**Work order**: Would you return, word for word, the lines of the data below from the line with "signal | count |" through the line with "met3 | 5.8 | 11 | 661 | 4.17", and no others?

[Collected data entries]
▼
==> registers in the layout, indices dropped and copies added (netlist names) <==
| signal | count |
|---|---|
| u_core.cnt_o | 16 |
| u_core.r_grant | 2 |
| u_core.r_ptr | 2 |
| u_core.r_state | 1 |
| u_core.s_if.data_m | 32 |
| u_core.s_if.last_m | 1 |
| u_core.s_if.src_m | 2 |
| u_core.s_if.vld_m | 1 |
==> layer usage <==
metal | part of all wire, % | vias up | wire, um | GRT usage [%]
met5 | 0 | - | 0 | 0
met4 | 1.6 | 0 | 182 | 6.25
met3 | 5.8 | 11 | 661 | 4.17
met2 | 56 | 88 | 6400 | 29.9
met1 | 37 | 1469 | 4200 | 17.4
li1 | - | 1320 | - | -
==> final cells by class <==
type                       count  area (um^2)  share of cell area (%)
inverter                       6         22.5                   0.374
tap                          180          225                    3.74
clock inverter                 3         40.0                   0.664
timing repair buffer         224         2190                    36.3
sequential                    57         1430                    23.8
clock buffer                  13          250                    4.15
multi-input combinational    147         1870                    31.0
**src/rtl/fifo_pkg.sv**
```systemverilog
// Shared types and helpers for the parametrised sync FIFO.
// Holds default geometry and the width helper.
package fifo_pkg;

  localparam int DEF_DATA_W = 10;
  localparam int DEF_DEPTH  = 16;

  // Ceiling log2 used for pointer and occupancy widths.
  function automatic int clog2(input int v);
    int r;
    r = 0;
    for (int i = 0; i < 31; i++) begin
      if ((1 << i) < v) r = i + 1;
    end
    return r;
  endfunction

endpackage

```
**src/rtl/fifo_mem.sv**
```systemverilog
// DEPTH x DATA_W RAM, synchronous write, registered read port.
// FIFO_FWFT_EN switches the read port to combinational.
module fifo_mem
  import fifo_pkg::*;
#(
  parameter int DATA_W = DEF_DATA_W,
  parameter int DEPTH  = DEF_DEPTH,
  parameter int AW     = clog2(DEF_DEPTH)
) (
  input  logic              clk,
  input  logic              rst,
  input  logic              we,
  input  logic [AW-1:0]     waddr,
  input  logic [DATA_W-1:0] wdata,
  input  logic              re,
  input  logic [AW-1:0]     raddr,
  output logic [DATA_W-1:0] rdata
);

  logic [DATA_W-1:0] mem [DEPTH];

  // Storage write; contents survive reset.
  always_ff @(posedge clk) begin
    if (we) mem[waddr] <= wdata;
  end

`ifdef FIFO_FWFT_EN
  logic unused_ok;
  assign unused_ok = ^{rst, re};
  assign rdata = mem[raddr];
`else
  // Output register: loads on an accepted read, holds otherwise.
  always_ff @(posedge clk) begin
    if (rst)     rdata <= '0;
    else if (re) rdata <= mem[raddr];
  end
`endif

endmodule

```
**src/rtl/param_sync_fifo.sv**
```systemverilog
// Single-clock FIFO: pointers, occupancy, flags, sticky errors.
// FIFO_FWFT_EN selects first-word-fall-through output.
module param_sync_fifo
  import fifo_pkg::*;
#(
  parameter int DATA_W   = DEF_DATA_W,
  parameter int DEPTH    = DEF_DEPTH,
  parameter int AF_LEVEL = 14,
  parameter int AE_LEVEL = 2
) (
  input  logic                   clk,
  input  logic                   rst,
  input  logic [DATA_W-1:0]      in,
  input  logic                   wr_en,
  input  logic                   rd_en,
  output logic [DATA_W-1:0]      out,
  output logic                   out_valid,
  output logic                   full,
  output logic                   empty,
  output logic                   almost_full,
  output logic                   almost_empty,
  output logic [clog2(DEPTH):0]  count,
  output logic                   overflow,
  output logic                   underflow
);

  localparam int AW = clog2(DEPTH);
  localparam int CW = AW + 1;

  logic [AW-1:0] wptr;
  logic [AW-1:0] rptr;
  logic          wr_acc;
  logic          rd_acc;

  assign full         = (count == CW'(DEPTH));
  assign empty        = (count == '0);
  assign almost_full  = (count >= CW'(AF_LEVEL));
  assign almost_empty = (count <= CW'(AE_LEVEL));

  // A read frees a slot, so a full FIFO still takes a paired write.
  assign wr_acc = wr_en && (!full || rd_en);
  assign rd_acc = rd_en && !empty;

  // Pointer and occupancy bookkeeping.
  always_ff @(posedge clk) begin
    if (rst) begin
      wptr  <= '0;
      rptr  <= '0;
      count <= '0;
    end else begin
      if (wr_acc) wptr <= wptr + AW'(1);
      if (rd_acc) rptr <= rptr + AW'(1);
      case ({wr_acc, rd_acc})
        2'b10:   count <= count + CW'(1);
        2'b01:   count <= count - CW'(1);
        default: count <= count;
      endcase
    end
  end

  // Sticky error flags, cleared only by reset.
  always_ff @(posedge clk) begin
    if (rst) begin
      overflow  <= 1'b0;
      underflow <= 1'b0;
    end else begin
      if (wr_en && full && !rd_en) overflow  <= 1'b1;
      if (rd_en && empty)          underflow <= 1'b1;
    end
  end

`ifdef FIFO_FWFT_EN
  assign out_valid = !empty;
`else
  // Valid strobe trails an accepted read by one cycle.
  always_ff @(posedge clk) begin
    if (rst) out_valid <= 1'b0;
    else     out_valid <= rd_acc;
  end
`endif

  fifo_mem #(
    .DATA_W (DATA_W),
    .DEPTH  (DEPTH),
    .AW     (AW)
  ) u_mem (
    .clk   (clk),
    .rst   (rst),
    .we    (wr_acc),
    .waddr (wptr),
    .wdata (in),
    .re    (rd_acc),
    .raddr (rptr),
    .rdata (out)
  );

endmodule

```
▲
**Answer box**:
| signal | count |
|---|---|
| u_core.cnt_o | 16 |
| u_core.r_grant | 2 |
| u_core.r_ptr | 2 |
| u_core.r_state | 1 |
| u_core.s_if.data_m | 32 |
| u_core.s_if.last_m | 1 |
| u_core.s_if.src_m | 2 |
| u_core.s_if.vld_m | 1 |
==> layer usage <==
metal | part of all wire, % | vias up | wire, um | GRT usage [%]
met5 | 0 | - | 0 | 0
met4 | 1.6 | 0 | 182 | 6.25
met3 | 5.8 | 11 | 661 | 4.17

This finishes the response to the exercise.